- TASK OBJECTIVE
I'd like an exact copy of every line from the start of the entries below through the line containing "nand3_2 | 3 | 30.0 |", please.
** RECORDS FOR THIS EXERCISE follows **
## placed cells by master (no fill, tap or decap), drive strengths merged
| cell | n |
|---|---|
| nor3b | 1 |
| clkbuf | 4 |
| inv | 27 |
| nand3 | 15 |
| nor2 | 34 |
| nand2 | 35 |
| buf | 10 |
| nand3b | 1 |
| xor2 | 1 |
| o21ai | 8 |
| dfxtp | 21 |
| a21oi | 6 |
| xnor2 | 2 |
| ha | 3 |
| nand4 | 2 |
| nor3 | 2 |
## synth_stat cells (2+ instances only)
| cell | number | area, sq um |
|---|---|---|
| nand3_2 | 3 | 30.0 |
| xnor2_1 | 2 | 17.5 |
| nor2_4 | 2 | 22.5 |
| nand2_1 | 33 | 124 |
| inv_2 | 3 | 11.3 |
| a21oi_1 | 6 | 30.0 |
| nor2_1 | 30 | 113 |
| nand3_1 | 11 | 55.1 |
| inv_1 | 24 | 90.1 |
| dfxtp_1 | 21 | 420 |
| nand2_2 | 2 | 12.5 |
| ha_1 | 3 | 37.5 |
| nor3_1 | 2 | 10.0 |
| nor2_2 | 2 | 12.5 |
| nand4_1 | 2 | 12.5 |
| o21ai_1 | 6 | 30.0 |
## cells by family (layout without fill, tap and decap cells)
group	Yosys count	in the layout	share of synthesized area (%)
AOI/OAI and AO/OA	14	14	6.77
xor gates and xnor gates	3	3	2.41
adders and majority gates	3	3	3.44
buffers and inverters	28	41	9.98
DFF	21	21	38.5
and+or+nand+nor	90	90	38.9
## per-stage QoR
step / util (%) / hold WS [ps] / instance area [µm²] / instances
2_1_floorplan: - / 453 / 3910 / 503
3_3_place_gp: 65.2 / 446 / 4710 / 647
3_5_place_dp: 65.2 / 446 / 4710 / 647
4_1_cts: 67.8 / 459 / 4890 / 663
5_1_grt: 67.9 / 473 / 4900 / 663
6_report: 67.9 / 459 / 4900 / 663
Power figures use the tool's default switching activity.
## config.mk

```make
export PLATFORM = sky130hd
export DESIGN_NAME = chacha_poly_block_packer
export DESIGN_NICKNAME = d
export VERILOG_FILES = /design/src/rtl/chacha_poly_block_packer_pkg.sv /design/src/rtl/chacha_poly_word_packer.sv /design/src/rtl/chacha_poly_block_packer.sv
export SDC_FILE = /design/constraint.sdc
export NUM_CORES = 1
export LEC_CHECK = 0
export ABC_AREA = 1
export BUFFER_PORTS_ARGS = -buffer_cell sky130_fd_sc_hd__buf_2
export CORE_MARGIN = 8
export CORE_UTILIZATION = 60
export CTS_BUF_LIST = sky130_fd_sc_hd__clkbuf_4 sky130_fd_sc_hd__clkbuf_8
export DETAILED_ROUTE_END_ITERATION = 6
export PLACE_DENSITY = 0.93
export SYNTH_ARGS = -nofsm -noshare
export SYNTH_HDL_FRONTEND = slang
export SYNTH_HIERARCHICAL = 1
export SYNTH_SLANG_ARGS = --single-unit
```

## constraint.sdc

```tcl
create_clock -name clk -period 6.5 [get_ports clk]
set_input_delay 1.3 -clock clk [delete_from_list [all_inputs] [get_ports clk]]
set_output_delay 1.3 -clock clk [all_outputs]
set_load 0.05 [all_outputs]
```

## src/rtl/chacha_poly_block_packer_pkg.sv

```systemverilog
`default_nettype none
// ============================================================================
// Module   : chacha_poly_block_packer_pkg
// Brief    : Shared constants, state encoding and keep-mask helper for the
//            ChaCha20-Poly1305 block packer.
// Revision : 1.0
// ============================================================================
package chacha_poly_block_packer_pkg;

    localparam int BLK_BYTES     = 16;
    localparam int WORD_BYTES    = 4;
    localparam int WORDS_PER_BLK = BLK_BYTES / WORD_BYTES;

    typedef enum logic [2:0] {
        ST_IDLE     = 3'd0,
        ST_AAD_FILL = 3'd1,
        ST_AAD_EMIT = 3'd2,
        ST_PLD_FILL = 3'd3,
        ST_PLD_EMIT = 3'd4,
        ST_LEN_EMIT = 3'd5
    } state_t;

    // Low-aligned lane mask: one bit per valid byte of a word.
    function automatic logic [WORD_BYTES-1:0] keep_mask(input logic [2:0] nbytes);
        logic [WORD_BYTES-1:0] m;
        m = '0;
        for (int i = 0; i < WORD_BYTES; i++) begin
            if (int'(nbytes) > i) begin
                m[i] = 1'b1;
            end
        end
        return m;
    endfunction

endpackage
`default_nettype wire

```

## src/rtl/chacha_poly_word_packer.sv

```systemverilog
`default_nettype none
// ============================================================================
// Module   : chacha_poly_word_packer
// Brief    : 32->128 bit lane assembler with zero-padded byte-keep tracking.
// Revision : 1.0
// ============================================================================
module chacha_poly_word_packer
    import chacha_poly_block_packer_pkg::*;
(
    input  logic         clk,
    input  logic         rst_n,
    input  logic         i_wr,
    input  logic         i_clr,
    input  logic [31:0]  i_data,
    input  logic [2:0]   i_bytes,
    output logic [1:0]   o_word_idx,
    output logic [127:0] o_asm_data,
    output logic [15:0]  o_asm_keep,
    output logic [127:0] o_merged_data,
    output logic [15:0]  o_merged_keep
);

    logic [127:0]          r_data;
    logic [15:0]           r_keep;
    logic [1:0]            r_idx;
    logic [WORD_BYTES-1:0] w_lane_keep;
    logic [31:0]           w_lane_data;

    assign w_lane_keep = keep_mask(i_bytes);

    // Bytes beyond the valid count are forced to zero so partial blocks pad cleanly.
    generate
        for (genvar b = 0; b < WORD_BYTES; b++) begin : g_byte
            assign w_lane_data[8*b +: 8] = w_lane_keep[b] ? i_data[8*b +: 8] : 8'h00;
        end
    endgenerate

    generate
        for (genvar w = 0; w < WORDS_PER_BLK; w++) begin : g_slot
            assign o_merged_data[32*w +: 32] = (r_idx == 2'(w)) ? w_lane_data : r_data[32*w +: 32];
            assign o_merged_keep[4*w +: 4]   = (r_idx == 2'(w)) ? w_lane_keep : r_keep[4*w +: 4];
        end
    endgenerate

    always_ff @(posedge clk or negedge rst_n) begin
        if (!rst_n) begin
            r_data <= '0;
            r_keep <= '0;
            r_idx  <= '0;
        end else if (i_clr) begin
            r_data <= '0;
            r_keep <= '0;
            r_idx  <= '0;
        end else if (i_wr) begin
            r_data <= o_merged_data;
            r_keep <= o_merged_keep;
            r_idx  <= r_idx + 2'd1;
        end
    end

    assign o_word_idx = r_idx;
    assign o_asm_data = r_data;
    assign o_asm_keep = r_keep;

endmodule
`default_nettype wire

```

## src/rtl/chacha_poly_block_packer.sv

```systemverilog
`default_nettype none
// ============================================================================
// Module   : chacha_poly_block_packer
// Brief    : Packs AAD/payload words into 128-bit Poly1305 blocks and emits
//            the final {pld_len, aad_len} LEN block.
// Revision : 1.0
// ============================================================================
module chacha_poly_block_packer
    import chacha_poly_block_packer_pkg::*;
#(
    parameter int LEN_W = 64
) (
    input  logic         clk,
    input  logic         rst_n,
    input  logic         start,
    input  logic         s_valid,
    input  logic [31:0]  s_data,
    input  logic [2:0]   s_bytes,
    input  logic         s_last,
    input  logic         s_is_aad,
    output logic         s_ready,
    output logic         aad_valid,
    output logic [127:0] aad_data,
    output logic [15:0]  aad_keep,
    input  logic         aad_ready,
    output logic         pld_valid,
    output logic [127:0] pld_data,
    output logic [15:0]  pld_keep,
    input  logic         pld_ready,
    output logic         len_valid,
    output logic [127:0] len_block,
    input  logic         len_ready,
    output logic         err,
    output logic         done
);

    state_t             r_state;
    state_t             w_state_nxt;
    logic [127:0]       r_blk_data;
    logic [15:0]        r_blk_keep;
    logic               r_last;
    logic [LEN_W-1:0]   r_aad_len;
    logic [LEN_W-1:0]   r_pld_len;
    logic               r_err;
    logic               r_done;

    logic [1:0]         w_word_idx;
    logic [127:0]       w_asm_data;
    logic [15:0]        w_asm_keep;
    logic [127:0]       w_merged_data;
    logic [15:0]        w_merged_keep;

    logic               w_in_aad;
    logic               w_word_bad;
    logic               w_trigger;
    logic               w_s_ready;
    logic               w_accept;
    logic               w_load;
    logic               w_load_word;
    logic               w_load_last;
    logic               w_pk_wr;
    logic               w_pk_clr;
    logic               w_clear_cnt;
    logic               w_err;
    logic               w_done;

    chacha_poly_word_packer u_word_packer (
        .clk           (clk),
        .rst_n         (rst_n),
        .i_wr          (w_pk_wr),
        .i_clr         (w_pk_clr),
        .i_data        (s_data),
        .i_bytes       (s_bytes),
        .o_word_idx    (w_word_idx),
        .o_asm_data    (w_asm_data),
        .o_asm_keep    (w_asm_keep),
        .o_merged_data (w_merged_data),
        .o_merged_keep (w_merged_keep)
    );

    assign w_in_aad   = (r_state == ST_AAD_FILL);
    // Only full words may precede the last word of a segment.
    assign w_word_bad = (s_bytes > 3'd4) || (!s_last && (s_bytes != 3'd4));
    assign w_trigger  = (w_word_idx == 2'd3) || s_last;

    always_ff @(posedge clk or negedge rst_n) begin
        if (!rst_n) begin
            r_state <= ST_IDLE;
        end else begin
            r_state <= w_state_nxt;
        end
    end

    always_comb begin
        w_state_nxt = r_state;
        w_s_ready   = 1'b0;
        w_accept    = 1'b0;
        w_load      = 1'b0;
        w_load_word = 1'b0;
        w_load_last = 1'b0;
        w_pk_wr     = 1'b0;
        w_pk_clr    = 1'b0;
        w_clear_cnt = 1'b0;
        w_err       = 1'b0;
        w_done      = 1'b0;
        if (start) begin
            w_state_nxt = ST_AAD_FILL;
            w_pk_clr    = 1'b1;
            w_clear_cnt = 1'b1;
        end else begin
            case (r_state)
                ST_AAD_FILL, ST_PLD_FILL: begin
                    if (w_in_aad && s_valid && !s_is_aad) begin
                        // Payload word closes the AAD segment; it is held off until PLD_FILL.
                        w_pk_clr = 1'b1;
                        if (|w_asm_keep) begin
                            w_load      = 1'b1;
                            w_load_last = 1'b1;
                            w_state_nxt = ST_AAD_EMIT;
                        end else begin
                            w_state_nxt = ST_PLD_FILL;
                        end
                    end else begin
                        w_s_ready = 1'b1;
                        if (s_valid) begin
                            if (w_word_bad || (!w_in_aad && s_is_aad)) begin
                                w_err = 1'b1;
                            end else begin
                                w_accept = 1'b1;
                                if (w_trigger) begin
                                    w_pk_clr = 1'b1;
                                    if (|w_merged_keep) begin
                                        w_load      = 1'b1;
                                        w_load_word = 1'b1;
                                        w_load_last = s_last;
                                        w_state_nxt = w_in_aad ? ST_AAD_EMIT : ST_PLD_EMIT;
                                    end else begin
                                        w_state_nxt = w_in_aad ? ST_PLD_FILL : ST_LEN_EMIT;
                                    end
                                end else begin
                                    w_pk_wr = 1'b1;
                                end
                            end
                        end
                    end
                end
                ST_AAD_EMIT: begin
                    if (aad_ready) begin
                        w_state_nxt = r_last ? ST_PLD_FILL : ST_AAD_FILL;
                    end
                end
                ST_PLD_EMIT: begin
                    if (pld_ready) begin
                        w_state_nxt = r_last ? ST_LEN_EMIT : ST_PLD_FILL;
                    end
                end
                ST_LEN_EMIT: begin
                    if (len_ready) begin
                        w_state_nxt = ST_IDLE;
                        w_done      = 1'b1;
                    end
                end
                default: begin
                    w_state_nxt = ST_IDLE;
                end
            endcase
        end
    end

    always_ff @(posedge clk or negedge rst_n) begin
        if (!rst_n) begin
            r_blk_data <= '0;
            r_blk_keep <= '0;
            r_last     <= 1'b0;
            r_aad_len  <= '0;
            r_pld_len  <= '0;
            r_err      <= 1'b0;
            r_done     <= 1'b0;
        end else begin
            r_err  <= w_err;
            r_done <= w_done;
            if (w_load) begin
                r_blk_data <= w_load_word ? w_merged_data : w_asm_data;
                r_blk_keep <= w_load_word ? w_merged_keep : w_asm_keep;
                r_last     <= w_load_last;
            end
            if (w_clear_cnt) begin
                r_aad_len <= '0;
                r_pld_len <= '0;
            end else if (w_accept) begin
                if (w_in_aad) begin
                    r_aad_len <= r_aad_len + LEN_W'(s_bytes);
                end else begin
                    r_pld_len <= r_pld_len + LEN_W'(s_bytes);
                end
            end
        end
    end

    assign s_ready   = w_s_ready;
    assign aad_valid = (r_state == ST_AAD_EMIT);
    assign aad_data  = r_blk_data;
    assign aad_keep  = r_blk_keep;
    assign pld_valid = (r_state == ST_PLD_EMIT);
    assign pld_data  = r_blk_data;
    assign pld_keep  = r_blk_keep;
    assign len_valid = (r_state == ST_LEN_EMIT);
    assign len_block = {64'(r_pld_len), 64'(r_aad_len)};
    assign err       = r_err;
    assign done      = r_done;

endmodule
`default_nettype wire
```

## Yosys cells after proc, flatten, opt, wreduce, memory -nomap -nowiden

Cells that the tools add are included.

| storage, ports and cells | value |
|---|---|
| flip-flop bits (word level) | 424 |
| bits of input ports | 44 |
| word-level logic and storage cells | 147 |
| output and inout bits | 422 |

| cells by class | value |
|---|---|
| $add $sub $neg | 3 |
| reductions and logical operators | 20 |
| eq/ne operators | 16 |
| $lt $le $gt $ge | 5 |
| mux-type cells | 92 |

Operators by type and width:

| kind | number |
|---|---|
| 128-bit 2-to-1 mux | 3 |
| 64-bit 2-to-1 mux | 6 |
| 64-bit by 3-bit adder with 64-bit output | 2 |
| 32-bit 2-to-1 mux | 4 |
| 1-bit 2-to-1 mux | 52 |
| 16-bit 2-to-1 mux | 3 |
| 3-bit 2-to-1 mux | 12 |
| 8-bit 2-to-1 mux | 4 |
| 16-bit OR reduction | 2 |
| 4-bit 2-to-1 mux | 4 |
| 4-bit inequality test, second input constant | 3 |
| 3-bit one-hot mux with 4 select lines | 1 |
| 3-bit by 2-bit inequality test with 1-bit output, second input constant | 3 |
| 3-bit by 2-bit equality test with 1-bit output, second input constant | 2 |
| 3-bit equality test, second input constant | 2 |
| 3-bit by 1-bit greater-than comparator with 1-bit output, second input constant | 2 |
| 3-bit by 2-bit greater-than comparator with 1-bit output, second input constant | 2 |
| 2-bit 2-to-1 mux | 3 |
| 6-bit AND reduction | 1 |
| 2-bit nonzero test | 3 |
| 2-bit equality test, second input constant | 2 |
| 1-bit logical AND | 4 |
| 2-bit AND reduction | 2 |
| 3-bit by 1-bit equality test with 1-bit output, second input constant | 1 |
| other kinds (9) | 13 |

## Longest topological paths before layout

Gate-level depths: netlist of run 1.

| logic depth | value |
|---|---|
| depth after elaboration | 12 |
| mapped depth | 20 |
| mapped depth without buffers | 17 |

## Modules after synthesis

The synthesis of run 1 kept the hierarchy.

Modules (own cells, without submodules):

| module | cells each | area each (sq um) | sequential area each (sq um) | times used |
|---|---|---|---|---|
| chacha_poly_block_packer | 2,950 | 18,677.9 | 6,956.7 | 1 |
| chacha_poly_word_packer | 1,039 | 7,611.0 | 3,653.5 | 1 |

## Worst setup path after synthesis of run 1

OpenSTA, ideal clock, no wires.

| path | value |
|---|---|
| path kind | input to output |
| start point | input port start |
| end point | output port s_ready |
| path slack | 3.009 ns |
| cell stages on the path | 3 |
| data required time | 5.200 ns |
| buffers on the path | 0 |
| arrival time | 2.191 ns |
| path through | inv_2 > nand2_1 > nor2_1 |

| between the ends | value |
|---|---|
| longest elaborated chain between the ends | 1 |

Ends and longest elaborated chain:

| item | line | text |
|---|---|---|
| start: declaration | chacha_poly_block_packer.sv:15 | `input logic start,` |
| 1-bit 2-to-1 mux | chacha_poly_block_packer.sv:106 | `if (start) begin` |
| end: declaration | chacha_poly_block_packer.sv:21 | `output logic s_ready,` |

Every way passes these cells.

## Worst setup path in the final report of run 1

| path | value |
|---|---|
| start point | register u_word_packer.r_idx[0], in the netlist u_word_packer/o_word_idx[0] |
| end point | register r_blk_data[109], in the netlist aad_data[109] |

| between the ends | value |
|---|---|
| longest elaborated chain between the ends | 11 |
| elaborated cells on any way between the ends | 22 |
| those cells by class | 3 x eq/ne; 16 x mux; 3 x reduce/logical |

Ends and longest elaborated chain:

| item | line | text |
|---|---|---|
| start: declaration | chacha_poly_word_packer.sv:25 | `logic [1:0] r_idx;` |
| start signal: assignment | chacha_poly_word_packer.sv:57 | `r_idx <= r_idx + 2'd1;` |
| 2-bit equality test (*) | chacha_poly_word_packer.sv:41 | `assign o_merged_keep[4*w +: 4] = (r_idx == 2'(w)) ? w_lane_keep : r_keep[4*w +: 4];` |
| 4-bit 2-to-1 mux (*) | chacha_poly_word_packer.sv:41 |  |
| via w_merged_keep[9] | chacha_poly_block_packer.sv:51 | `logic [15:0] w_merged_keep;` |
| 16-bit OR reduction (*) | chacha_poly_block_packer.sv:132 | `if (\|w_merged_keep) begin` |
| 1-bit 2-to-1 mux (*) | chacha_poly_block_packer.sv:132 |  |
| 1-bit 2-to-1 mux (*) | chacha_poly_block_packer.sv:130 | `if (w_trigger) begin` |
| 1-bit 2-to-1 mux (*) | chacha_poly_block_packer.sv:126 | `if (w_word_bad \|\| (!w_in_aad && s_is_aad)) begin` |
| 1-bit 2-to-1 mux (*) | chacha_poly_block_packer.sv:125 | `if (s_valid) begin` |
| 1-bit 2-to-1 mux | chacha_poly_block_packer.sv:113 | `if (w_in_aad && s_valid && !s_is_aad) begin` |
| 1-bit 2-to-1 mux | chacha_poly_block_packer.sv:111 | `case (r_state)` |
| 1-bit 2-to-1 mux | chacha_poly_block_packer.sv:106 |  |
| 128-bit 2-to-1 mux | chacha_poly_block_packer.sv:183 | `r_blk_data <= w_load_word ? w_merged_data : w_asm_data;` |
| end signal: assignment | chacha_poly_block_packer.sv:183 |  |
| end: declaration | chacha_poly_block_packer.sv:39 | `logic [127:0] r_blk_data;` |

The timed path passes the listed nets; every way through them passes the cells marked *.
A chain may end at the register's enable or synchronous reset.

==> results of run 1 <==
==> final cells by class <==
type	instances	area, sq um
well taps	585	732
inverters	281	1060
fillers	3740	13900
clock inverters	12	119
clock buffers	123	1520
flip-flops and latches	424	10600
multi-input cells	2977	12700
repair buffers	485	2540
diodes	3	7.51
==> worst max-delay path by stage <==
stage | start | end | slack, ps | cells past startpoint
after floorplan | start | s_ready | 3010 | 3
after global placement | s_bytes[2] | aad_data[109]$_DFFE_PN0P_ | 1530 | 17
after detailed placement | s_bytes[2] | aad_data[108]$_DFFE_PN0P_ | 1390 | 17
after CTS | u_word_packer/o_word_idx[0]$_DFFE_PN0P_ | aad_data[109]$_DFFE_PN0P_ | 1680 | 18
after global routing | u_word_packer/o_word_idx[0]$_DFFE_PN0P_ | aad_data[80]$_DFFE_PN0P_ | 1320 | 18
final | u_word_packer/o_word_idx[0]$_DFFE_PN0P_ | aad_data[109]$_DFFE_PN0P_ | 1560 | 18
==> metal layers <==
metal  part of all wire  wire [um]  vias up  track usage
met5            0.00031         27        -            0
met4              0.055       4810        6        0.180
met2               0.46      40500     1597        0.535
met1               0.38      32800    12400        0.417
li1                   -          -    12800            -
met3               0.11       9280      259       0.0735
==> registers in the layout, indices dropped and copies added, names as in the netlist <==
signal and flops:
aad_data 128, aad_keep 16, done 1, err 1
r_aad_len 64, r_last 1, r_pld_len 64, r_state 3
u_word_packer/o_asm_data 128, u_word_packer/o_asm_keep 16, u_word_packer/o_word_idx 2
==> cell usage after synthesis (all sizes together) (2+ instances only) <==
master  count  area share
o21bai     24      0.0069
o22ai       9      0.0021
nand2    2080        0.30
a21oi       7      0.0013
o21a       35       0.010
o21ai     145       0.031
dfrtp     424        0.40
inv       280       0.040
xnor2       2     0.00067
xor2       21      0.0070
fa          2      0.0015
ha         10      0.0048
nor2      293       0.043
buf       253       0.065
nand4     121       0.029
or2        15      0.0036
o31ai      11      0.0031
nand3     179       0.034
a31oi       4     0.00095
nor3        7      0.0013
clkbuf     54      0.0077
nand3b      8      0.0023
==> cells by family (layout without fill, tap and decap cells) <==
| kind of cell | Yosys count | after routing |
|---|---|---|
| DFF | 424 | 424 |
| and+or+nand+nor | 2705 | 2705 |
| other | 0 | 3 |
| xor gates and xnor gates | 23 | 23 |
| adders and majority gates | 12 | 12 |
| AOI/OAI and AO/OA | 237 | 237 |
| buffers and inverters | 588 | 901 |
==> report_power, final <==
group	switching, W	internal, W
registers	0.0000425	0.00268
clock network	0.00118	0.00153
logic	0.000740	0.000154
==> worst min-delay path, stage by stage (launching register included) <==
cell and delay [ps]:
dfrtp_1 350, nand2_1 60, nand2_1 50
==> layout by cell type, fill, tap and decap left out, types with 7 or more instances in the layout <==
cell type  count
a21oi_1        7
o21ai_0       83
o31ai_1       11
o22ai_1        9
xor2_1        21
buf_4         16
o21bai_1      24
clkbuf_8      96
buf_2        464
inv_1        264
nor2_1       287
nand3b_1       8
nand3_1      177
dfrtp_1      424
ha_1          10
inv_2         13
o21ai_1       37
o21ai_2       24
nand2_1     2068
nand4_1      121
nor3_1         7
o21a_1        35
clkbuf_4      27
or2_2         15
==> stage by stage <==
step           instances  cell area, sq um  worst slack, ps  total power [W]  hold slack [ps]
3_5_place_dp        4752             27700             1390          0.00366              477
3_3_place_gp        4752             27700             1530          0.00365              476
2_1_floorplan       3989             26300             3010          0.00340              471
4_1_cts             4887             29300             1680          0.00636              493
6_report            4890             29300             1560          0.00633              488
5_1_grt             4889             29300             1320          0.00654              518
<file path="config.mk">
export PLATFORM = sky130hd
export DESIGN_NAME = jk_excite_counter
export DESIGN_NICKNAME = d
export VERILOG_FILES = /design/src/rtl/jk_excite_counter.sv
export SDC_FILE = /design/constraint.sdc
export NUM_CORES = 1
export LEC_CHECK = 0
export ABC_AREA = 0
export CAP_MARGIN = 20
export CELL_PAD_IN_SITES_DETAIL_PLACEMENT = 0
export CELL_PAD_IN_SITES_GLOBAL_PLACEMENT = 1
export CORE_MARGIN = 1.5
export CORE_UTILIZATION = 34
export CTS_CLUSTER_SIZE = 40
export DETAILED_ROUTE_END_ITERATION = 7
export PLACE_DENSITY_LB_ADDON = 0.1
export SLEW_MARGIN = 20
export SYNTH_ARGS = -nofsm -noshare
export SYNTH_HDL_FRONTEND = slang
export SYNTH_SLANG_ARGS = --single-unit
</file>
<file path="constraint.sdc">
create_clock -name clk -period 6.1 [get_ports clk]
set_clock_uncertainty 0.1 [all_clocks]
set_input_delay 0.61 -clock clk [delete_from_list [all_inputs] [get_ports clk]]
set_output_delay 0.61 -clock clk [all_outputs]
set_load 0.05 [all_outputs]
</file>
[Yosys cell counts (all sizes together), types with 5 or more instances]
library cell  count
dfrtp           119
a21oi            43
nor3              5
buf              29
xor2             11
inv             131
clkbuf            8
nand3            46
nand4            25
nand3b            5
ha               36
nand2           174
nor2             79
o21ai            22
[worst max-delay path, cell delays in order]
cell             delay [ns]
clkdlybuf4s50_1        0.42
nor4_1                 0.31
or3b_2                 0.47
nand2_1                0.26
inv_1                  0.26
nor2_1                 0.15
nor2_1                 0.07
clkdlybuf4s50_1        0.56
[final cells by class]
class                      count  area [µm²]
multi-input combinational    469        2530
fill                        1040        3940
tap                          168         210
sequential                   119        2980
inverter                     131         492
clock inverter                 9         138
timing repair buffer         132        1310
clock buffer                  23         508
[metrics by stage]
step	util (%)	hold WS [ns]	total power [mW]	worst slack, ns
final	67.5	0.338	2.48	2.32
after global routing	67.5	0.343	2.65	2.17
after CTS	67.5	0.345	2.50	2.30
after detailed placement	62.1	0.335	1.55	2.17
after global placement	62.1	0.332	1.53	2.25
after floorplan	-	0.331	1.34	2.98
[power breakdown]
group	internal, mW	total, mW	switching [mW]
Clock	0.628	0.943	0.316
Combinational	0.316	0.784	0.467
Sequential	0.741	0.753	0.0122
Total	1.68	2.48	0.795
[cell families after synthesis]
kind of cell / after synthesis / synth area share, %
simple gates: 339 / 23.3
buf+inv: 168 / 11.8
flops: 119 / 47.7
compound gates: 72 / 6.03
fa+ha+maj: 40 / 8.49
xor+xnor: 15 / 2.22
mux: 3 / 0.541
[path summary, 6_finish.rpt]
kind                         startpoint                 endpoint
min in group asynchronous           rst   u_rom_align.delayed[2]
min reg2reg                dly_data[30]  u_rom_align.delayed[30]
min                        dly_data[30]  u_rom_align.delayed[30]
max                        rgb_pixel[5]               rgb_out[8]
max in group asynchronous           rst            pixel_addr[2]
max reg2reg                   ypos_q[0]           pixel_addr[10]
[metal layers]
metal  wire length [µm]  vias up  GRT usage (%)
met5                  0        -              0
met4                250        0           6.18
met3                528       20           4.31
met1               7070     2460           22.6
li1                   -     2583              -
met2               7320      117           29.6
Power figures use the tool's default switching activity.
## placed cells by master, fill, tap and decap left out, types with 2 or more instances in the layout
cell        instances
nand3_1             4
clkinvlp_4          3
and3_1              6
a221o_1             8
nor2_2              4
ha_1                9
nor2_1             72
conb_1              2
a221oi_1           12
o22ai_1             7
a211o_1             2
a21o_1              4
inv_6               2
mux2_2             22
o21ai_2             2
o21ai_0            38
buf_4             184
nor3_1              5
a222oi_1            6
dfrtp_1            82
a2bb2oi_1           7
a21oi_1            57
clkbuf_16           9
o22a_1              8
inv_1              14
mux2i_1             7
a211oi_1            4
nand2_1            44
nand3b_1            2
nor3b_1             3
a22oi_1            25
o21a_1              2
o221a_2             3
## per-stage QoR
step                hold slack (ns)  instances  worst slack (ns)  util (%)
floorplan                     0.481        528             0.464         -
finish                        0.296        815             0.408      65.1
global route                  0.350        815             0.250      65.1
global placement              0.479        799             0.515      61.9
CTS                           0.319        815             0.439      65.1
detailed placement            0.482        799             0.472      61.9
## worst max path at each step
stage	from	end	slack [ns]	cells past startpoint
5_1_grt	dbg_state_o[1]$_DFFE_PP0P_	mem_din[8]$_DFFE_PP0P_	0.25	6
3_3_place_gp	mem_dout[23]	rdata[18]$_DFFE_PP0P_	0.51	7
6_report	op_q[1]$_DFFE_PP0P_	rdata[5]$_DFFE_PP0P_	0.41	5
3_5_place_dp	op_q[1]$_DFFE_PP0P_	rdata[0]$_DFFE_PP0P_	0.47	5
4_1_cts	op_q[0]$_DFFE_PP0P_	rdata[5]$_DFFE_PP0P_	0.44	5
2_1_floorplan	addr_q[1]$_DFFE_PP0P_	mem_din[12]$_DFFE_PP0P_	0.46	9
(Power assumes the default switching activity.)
** End of RECORDS FOR THIS EXERCISE **
- TASK OUTPUT
## placed cells by master (no fill, tap or decap), drive strengths merged
| cell | n |
|---|---|
| nor3b | 1 |
| clkbuf | 4 |
| inv | 27 |
| nand3 | 15 |
| nor2 | 34 |
| nand2 | 35 |
| buf | 10 |
| nand3b | 1 |
| xor2 | 1 |
| o21ai | 8 |
| dfxtp | 21 |
| a21oi | 6 |
| xnor2 | 2 |
| ha | 3 |
| nand4 | 2 |
| nor3 | 2 |
## synth_stat cells (2+ instances only)
| cell | number | area, sq um |
|---|---|---|
| nand3_2 | 3 | 30.0 |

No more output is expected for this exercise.